AIM OF THE TASK →
Select and copy out every line in the records containing "register".

Stored data entries
######
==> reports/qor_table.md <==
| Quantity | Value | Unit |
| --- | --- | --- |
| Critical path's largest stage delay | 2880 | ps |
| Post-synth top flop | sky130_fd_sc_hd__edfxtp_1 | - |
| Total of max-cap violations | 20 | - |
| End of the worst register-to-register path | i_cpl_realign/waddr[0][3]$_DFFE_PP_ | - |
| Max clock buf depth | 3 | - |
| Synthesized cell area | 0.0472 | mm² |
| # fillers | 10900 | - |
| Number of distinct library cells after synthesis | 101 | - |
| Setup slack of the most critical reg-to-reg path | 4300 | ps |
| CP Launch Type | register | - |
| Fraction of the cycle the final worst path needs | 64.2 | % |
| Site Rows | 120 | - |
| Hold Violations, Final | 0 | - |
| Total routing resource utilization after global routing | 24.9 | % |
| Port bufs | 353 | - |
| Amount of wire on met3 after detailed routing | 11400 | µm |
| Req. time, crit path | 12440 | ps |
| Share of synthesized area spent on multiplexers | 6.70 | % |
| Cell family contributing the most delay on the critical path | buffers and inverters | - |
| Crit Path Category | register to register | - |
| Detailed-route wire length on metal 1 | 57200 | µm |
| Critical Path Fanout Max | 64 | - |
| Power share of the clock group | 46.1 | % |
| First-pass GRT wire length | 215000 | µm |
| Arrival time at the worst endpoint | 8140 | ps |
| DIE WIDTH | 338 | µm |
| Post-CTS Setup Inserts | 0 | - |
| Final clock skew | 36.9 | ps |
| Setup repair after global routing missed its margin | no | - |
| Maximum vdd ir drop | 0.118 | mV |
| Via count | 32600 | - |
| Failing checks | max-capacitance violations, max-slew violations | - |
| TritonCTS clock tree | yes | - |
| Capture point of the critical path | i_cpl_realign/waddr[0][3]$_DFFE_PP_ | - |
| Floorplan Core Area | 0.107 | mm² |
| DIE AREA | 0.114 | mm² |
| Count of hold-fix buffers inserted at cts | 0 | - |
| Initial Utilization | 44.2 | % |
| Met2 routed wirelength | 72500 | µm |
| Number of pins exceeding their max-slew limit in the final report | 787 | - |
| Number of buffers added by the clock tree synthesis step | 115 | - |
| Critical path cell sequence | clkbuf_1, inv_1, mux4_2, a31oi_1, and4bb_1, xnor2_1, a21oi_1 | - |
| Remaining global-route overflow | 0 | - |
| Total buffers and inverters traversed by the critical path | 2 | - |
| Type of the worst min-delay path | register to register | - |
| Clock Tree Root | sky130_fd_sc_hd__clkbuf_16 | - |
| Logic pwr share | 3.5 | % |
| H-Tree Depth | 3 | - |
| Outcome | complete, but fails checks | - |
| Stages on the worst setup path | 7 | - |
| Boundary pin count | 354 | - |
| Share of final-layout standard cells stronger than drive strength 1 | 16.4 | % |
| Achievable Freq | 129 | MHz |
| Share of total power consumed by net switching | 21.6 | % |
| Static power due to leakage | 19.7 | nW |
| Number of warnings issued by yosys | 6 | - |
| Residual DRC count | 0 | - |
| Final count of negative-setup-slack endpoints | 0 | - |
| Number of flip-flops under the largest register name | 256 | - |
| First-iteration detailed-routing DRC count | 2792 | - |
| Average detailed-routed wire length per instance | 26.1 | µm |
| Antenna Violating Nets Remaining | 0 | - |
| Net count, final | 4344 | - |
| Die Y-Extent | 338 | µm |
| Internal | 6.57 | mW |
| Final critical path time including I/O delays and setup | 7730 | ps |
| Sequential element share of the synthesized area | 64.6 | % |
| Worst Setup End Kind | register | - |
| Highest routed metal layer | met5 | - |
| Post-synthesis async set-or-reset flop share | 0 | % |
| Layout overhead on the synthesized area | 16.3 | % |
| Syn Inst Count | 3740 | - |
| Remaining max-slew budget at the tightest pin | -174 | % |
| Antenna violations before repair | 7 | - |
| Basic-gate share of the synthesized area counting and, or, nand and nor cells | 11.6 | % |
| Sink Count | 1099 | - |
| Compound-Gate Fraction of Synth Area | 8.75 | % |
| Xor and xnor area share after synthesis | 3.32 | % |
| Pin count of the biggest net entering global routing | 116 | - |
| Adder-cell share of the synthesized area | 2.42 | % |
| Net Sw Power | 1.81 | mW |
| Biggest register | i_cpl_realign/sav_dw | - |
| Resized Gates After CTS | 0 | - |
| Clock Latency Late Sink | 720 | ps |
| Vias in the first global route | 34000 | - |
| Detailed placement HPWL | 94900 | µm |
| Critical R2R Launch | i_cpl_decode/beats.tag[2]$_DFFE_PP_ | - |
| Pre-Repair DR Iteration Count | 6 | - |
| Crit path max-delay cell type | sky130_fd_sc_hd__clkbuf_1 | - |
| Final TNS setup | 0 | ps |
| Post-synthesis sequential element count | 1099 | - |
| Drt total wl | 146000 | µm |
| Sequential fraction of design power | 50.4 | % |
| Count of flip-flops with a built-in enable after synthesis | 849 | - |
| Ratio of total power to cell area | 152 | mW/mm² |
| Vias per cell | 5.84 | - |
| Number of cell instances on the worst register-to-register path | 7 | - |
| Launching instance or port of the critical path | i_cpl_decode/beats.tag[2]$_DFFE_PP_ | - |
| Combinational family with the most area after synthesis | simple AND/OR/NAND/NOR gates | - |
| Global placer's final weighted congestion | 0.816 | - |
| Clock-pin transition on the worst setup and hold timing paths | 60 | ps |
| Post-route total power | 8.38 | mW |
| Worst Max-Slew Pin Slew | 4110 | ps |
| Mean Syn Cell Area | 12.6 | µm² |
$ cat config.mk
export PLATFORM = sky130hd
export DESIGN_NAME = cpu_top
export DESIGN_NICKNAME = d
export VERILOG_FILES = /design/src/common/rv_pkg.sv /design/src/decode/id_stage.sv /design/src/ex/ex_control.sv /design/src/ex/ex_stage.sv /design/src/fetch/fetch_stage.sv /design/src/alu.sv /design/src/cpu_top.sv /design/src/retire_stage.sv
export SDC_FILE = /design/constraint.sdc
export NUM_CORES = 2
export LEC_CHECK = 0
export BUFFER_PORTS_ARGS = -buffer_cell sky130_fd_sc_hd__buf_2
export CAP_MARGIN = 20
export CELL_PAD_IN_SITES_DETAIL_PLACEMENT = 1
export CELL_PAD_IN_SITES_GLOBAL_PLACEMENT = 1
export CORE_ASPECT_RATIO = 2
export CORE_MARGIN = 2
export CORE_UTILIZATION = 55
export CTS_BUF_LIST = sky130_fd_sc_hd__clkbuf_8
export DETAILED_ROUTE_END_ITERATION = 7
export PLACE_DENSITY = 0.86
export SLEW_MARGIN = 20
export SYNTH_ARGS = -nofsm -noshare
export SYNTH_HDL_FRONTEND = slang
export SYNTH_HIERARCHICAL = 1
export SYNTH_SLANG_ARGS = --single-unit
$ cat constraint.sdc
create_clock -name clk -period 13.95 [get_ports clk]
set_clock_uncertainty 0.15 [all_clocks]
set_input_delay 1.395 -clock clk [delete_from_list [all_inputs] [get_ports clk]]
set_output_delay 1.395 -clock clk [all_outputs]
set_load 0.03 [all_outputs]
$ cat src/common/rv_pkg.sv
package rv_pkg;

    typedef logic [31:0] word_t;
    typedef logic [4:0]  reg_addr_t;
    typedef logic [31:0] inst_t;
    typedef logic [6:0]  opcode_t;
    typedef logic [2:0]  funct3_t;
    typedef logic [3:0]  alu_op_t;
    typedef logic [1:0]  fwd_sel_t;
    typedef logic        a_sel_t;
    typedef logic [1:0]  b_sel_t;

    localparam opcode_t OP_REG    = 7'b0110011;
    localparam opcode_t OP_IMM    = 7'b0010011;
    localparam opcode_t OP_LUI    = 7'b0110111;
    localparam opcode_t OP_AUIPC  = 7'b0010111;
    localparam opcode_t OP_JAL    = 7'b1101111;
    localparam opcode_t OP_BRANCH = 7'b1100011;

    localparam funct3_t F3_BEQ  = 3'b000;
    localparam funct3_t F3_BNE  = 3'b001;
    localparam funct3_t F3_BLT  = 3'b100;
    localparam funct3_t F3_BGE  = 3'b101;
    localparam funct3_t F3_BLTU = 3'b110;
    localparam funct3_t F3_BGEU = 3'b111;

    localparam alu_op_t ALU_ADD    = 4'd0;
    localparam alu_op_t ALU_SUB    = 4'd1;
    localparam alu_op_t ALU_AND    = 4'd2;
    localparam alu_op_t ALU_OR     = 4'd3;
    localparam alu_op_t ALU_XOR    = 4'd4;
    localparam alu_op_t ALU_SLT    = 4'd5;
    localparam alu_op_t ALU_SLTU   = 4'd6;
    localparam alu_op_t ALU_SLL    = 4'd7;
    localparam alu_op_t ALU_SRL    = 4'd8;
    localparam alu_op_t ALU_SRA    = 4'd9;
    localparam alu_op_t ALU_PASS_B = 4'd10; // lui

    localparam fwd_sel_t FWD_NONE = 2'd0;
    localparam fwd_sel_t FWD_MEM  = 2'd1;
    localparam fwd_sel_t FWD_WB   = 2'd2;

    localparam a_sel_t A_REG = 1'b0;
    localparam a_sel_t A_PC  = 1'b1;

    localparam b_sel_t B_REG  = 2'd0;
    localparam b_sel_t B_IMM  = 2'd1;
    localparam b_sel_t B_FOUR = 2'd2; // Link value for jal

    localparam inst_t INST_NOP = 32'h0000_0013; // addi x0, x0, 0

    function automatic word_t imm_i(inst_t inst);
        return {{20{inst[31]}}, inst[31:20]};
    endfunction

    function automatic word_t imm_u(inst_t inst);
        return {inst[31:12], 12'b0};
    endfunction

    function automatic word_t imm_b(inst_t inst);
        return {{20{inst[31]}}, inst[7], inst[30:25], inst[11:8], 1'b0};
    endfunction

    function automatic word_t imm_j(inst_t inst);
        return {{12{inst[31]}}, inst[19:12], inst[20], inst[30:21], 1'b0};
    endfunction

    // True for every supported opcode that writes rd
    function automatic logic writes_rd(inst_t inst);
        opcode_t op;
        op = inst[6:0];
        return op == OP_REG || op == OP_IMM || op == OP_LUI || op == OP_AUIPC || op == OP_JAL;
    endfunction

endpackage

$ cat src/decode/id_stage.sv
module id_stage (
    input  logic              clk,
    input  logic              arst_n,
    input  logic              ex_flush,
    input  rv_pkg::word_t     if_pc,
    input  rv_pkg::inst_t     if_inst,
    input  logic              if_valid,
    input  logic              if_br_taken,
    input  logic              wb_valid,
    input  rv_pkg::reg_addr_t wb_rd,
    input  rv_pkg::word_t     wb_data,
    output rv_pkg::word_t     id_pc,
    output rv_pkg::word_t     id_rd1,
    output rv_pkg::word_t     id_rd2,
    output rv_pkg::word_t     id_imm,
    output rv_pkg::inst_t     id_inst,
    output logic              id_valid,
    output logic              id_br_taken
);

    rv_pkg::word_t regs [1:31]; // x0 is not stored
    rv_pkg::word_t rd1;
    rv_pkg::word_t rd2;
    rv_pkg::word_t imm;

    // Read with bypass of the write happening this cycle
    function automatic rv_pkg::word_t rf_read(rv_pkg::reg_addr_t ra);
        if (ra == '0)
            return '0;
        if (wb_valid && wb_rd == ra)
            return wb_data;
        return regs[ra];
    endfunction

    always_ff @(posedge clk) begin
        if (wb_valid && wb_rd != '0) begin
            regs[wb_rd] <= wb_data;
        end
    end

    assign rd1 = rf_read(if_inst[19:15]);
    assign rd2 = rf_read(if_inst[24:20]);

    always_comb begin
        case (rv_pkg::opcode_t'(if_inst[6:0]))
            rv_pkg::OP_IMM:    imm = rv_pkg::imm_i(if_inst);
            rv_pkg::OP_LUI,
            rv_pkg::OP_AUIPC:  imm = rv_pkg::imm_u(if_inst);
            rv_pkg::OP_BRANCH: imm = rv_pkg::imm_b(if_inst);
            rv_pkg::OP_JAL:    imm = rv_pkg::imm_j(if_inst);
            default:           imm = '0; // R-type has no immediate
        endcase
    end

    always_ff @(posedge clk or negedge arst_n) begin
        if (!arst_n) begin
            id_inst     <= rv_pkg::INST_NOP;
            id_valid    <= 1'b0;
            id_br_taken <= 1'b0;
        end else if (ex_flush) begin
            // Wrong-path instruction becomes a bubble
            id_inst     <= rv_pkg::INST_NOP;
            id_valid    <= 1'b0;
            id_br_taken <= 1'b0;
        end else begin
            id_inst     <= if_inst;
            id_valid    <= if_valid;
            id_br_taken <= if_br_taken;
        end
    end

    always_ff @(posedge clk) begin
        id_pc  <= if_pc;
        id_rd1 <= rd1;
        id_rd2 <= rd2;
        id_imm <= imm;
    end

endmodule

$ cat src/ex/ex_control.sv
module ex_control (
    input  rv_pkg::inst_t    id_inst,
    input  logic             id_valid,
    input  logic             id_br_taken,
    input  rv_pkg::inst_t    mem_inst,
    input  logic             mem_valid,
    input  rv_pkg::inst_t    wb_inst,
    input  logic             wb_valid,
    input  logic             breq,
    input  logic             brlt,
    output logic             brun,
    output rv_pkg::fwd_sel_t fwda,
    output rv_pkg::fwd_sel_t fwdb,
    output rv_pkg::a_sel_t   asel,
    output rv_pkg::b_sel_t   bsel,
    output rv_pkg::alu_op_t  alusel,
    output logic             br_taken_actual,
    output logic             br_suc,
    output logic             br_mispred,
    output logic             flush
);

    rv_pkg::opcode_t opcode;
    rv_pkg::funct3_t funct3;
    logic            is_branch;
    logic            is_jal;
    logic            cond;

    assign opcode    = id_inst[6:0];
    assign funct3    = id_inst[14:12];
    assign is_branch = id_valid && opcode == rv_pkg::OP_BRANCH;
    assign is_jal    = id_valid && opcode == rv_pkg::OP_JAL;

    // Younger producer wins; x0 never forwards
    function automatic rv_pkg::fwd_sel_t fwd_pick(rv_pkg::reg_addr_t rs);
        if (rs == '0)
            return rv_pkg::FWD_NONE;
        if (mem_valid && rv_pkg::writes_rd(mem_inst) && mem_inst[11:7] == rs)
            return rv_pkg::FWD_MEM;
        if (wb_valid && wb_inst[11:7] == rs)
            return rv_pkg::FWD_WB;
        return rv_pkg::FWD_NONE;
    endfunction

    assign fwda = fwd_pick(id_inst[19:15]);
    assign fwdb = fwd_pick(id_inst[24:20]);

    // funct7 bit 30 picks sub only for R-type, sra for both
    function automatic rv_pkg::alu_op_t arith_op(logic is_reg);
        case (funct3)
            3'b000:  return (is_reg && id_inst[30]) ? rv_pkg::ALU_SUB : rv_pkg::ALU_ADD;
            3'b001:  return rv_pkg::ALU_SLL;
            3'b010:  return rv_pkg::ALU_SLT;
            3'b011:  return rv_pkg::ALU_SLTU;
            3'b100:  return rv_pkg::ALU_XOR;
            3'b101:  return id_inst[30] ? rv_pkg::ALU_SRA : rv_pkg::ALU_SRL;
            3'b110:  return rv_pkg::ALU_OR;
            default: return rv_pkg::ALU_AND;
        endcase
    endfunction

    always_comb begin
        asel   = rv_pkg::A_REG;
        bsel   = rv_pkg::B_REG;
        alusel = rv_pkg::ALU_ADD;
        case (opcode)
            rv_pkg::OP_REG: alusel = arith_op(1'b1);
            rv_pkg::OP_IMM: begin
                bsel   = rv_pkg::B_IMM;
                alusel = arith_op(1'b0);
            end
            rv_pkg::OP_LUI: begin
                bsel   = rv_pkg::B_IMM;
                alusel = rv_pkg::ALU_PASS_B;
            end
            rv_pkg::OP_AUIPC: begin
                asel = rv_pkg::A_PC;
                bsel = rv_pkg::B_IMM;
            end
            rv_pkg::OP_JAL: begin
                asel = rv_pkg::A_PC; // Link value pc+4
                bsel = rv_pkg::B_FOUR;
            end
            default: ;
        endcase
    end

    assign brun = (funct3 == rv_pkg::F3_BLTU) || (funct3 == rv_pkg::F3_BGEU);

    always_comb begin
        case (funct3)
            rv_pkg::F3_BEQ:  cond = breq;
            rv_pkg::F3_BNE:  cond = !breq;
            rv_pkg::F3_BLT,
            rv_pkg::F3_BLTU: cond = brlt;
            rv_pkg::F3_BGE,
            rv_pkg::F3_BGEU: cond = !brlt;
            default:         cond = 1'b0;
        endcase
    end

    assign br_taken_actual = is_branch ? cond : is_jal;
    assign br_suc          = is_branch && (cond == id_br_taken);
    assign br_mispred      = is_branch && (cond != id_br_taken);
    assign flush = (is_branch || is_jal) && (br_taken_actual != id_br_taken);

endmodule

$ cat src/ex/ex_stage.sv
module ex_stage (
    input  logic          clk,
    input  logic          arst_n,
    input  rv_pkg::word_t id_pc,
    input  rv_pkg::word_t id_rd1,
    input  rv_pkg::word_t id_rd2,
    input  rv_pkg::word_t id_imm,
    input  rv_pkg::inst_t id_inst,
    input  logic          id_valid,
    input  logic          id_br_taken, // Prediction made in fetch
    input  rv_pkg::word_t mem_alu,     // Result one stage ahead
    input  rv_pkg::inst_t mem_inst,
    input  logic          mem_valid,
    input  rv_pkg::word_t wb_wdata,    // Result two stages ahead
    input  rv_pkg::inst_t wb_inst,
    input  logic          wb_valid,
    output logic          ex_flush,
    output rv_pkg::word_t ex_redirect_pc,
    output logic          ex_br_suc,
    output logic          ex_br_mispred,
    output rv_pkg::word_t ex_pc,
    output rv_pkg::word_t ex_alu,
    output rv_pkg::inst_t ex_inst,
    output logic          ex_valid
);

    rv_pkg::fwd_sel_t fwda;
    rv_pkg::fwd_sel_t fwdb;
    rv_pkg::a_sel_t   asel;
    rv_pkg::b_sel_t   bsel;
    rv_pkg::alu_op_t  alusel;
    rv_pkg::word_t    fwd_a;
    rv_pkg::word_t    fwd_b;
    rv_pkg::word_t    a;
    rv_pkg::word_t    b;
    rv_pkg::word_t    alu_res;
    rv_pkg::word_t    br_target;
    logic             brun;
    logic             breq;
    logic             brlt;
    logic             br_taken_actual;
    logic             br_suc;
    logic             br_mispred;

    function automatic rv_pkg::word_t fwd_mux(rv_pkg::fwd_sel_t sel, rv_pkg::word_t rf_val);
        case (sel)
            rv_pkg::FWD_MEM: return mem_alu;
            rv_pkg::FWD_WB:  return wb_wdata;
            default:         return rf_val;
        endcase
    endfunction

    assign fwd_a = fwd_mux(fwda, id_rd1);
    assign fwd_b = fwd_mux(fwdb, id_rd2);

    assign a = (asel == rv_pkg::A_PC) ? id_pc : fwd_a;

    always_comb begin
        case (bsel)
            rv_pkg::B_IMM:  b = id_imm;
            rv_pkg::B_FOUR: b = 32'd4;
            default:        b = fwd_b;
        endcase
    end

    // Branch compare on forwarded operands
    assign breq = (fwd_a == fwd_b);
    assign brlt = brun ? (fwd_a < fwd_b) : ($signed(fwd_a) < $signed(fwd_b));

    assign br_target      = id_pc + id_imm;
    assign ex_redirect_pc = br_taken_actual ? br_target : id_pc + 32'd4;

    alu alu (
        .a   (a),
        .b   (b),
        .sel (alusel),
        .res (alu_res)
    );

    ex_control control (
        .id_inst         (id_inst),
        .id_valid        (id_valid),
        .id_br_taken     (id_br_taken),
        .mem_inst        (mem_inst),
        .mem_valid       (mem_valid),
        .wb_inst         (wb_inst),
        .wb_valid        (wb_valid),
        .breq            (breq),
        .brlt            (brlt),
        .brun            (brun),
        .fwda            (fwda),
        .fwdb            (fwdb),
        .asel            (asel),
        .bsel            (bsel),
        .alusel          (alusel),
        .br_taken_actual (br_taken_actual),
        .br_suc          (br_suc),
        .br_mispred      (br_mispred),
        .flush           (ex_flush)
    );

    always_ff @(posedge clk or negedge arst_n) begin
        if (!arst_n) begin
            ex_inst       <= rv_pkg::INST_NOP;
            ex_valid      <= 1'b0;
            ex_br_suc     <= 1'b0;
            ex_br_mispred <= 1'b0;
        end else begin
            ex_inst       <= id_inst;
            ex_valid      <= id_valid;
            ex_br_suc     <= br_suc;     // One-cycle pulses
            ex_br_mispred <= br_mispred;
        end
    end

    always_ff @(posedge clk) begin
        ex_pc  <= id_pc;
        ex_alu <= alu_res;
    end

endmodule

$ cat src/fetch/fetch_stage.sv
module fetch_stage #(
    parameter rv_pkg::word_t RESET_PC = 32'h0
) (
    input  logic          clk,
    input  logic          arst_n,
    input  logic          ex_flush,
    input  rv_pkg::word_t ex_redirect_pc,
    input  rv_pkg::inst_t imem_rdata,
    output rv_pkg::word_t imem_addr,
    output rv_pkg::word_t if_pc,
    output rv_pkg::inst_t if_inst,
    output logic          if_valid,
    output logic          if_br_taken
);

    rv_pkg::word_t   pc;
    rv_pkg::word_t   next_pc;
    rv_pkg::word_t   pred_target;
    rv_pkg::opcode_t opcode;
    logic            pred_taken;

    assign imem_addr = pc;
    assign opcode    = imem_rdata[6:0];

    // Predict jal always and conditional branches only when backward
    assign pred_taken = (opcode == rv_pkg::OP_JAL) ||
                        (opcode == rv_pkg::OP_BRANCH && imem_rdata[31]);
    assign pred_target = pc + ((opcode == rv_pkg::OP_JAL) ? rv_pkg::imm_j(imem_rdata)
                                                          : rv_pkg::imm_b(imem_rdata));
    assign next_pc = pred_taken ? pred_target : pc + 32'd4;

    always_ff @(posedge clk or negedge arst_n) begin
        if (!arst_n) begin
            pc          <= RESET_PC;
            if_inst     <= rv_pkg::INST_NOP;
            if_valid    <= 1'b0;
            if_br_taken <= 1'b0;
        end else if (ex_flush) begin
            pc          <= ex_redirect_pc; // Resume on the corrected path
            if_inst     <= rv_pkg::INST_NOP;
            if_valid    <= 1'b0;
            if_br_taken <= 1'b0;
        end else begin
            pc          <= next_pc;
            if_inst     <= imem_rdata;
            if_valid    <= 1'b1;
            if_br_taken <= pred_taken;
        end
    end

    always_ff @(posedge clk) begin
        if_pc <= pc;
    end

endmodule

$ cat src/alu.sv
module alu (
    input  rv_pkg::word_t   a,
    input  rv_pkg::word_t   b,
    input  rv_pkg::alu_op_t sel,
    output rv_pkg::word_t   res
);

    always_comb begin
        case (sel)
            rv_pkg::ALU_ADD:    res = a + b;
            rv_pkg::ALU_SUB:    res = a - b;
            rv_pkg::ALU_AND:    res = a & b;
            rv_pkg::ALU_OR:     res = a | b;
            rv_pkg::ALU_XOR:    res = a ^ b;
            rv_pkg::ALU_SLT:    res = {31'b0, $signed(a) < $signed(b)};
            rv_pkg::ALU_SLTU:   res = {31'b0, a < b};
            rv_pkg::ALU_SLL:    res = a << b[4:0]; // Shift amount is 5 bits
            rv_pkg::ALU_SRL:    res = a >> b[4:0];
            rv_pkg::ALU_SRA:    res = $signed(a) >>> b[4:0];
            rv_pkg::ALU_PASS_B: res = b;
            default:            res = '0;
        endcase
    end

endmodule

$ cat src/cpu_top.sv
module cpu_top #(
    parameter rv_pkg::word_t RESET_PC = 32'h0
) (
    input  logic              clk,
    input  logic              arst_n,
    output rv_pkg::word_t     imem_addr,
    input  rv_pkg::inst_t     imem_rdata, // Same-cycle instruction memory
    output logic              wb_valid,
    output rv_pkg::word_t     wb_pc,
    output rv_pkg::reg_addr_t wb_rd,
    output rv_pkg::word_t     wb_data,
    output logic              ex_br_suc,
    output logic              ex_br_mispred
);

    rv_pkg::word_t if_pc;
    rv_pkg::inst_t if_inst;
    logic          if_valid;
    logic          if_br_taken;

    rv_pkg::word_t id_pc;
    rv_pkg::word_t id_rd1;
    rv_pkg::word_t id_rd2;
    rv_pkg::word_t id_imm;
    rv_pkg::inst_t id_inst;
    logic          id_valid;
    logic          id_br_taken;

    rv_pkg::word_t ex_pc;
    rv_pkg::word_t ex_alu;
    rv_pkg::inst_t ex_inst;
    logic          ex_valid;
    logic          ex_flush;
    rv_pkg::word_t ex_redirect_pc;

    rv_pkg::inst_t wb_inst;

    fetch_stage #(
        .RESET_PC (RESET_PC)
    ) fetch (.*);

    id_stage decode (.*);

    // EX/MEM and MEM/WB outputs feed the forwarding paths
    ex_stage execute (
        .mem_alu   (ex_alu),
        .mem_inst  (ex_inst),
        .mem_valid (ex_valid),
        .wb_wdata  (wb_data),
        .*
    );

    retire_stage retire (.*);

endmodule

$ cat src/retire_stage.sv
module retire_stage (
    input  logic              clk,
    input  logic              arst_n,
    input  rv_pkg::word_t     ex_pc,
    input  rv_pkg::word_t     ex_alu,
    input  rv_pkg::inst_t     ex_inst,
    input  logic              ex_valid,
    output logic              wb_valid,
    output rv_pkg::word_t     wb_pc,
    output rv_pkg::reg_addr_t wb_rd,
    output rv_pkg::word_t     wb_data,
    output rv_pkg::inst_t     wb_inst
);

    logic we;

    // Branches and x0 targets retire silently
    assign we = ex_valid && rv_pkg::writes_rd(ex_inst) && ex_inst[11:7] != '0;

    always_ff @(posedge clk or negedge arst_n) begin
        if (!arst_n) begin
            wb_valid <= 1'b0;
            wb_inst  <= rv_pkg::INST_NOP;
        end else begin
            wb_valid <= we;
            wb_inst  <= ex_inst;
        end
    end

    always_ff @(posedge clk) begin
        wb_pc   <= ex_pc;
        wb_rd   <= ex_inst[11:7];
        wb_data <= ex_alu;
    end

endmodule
######
ANSWER AREA →
| End of the worst register-to-register path | i_cpl_realign/waddr[0][3]$_DFFE_PP_ | - |
| CP Launch Type | register | - |
| Crit Path Category | register to register | - |
| Type of the worst min-delay path | register to register | - |
| Number of flip-flops under the largest register name | 256 | - |
| Worst Setup End Kind | register | - |
| Biggest register | i_cpl_realign/sav_dw | - |
| Number of cell instances on the worst register-to-register path | 7 | - |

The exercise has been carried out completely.